Silla de palco

Amarraditos

En su ser habitaron el acento pausado, el tono grave, el gesto leve y la suma elegancia

Entre los claroscuros de esta lluviosa primavera se apaga la figura, la voz radiante dicha con paso lento y suma exquisitez, de quien nos hizo amar los compases criollos, la copla recitada en la versión más íntima del corazón indiano, la que nos desveló su sombra y nos narró su esencia: María Dolores Pradera.

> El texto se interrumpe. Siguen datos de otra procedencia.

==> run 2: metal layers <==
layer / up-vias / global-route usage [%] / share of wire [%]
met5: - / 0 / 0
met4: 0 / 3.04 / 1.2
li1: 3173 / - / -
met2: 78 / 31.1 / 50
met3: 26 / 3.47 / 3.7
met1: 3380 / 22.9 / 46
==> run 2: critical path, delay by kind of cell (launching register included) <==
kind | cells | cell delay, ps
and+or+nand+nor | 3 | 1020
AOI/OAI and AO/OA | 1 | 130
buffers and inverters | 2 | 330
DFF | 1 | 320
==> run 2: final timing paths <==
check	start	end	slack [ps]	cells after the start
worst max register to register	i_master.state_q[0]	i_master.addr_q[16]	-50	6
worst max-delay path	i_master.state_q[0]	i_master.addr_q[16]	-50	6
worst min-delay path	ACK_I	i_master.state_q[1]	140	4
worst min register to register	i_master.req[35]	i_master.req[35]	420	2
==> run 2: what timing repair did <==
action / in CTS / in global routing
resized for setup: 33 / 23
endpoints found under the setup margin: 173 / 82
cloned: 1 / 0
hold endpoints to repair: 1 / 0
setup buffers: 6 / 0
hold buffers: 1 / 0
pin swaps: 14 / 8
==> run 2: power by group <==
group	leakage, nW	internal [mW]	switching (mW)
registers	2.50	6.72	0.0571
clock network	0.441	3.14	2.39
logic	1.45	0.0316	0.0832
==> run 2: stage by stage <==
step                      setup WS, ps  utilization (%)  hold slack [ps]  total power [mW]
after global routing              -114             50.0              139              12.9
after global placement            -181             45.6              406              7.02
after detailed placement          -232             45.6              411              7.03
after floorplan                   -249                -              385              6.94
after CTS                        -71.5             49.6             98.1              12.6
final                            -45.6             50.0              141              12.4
[config.mk]
export PLATFORM = sky130hd
export DESIGN_NAME = histCtrl
export DESIGN_NICKNAME = d
export VERILOG_FILES = /design/src/sifhPkg.sv /design/src/histCtrl.sv
export SDC_FILE = /design/constraint.sdc
export NUM_CORES = 1
export LEC_CHECK = 0
export BUFFER_PORTS_ARGS = -buffer_cell sky130_fd_sc_hd__buf_2
export CORE_MARGIN = 2
export CORE_UTILIZATION = 40
export DETAILED_ROUTE_END_ITERATION = 7
export HOLD_SLACK_MARGIN = 0.12
export PLACE_DENSITY_LB_ADDON = 0.1
export SLEW_MARGIN = 20
export SYNTH_ARGS = -nofsm -noshare
export SYNTH_HDL_FRONTEND = slang
export SYNTH_SLANG_ARGS = --single-unit
export TNS_END_PERCENT = 1
[constraint.sdc]
create_clock -name clk -period 6.16 [get_ports clk]
set_input_delay 0.308 -clock clk [delete_from_list [all_inputs] [get_ports clk]]
set_output_delay 0.308 -clock clk [all_outputs]
set_load 0.01 [all_outputs]
[src/sifhPkg.sv]
package sifhPkg;

    // pixel and timestamp geometry
    localparam int pixelBits = 2;
    localparam int pixelNum = 1 << pixelBits;
    localparam int sampleBits = 12;
    localparam int binBits = 6;    // top bits of the timestamp
    localparam int binNum = 1 << binBits;

    // histogram memory, addressed as {pixel, bin}
    localparam int ramAddrBits = pixelBits + binBits;
    localparam int ramDepth = 1 << ramAddrBits;
    localparam int countBits = 16;    // saturating
    localparam int frameLenBits = 16;

    // host register map, byte offsets
    localparam int axiAddrBits = 11;
    localparam logic [axiAddrBits-1:0] regCtrl = 11'h000;
    localparam logic [axiAddrBits-1:0] regFrameLen = 11'h004;
    localparam logic [axiAddrBits-1:0] regStatus = 11'h008;
    localparam logic [axiAddrBits-1:0] regPeakBase = 11'h010;    // one word per pixel
    localparam logic [axiAddrBits-1:0] regHistBase = 11'h400;    // one word per RAM entry

    typedef enum logic [2:0] {
        IDLE,
        CLEAR,    // zero every RAM entry
        ACCUM,    // count incoming samples
        DRAIN,    // last write of the pipeline
        SCAN,     // sweep RAM into the peak finder
        DONE
    } ctrlState_t;

endpackage
[src/histCtrl.sv]
`timescale 1ns/1ps

module histCtrl (
    input  logic                               clk,
    input  logic                               res,
    input  logic                               start,
    input  logic [sifhPkg::frameLenBits-1:0]   frameLen,
    input  logic                               sampleValid,
    input  logic [sifhPkg::pixelBits-1:0]      samplePixel,
    input  logic [sifhPkg::sampleBits-1:0]     sampleTime,
    output logic                               sampleReady,
    input  logic                               histRdReq,
    input  logic [sifhPkg::ramAddrBits-1:0]    histRdAddr,
    output logic                               histRdAck,
    output logic [sifhPkg::countBits-1:0]      histRdData,
    output logic                               busy,
    output logic                               done,
    output logic                               wrEn,
    output logic [sifhPkg::ramAddrBits-1:0]    wrAddr,
    output logic [sifhPkg::countBits-1:0]      wrData,
    output logic                               rdEn,
    output logic [sifhPkg::ramAddrBits-1:0]    rdAddr,
    input  logic [sifhPkg::countBits-1:0]      rdData,
    output logic                               scanClear,
    output logic                               scanValid,
    output logic [sifhPkg::ramAddrBits-1:0]    scanAddr,
    output logic [sifhPkg::countBits-1:0]      scanCount
);

    sifhPkg::ctrlState_t state, nextState;

    logic [sifhPkg::ramAddrBits:0] cnt;    // clear and scan sweep, msb ends the scan
    logic [sifhPkg::frameLenBits-1:0] acceptCnt;
    logic [sifhPkg::ramAddrBits-1:0] sampleAddr;
    logic accept, lastTake, hostOk, hostPend;
    logic pipeValid, fwdHit;
    logic [sifhPkg::ramAddrBits-1:0] pipeAddr;
    logic [sifhPkg::countBits-1:0] lastData, accumSrc, accumData;

    assign sampleAddr = {samplePixel, sampleTime[sifhPkg::sampleBits-1 -: sifhPkg::binBits]};
    assign sampleReady = (state == sifhPkg::ACCUM) && (acceptCnt < frameLen);
    assign accept = sampleValid && sampleReady;
    assign lastTake = (acceptCnt == frameLen) || (accept && acceptCnt + 1'b1 == frameLen);
    assign hostOk = (state == sifhPkg::IDLE) || (state == sifhPkg::DONE);

    assign busy = !hostOk;
    assign done = (state == sifhPkg::DONE);

    always_comb begin
        nextState = state;
        case (state)
            sifhPkg::IDLE, sifhPkg::DONE: if (start) nextState = sifhPkg::CLEAR;
            sifhPkg::CLEAR: if (cnt[sifhPkg::ramAddrBits-1:0] == '1) nextState = sifhPkg::ACCUM;
            sifhPkg::ACCUM: if (lastTake) nextState = sifhPkg::DRAIN;
            sifhPkg::DRAIN: nextState = sifhPkg::SCAN;
            sifhPkg::SCAN: if (cnt[sifhPkg::ramAddrBits]) nextState = sifhPkg::DONE;
            default: nextState = sifhPkg::IDLE;
        endcase
    end

    // counting pipeline, forwarding the word still being written
    assign accumSrc = fwdHit ? lastData : rdData;
    assign accumData = (accumSrc == '1) ? accumSrc : accumSrc + 1'b1;    // saturate

    assign wrEn = (state == sifhPkg::CLEAR) || pipeValid;
    assign wrAddr = (state == sifhPkg::CLEAR) ? cnt[sifhPkg::ramAddrBits-1:0] : pipeAddr;
    assign wrData = (state == sifhPkg::CLEAR) ? '0 : accumData;

    // one read port shared by samples, scan and host
    always_comb begin
        case (state)
            sifhPkg::ACCUM: rdAddr = sampleAddr;
            sifhPkg::SCAN: rdAddr = cnt[sifhPkg::ramAddrBits-1:0];
            default: rdAddr = histRdAddr;
        endcase
    end
    assign rdEn = accept || (state == sifhPkg::SCAN && !cnt[sifhPkg::ramAddrBits])
        || (histRdReq && hostOk);

    assign histRdAck = hostPend || (histRdReq && !hostOk);    // zero word at once when busy
    assign histRdData = hostPend ? rdData : '0;

    assign scanClear = (state == sifhPkg::DRAIN);
    assign scanCount = rdData;

    always_ff @(posedge clk or negedge res) begin
        if (!res) begin
            state <= sifhPkg::IDLE;
            cnt <= '0;
            acceptCnt <= '0;
            pipeValid <= 1'b0;
            fwdHit <= 1'b0;
            hostPend <= 1'b0;
            scanValid <= 1'b0;
        end else begin
            state <= nextState;
            if (state == sifhPkg::CLEAR || state == sifhPkg::SCAN) begin
                cnt <= cnt + 1'b1;
            end else begin
                cnt <= '0;
            end
            if (state != sifhPkg::ACCUM) begin
                acceptCnt <= '0;
            end else if (accept) begin
                acceptCnt <= acceptCnt + 1'b1;
            end
            pipeValid <= accept;
            fwdHit <= accept && pipeValid && (pipeAddr == sampleAddr);    // same bin back to back
            hostPend <= histRdReq && hostOk;
            scanValid <= (state == sifhPkg::SCAN) && !cnt[sifhPkg::ramAddrBits];
        end
    end

    always_ff @(posedge clk) begin
        if (accept) begin
            pipeAddr <= sampleAddr;
        end
        if (pipeValid) begin
            lastData <= accumData;
        end
        scanAddr <= cnt[sifhPkg::ramAddrBits-1:0];    // scan data lags its read by one cycle
    end

    assert property (@(posedge clk) disable iff (!res) sampleReady |-> state == sifhPkg::ACCUM);
    assert property (@(posedge clk) disable iff (!res)
        state == sifhPkg::CLEAR |-> wrEn && wrData == '0);
    assert property (@(posedge clk) disable iff (!res) state == sifhPkg::CLEAR |-> !rdEn);

endmodule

Ella fue la elegancia que envuelve las notas musicales de Chabuca Granda y otras tantas raíces que nacen al otro brazo del Atlántico. Manijera de sueños, inició su cosecha allá por los cincuenta del siglo pasado, llegando a doctorarse en requiebros de valses y milongas.

Aunque el tiempo se torne olvidadizo, su sombra nunca se apagará. Anduvo los caminos de la interpretación escénica, pero al fin, decidió que escalar la montaña era contar al mundo las pequeñas historias que ruedan mar adentro. Llegó a plantar un nuevo cancionero en un jardín oculto. En su ser habitaron el acento pausado, el tono grave, el gesto leve y la suma elegancia. Una esbelta figura de acentos luminosos.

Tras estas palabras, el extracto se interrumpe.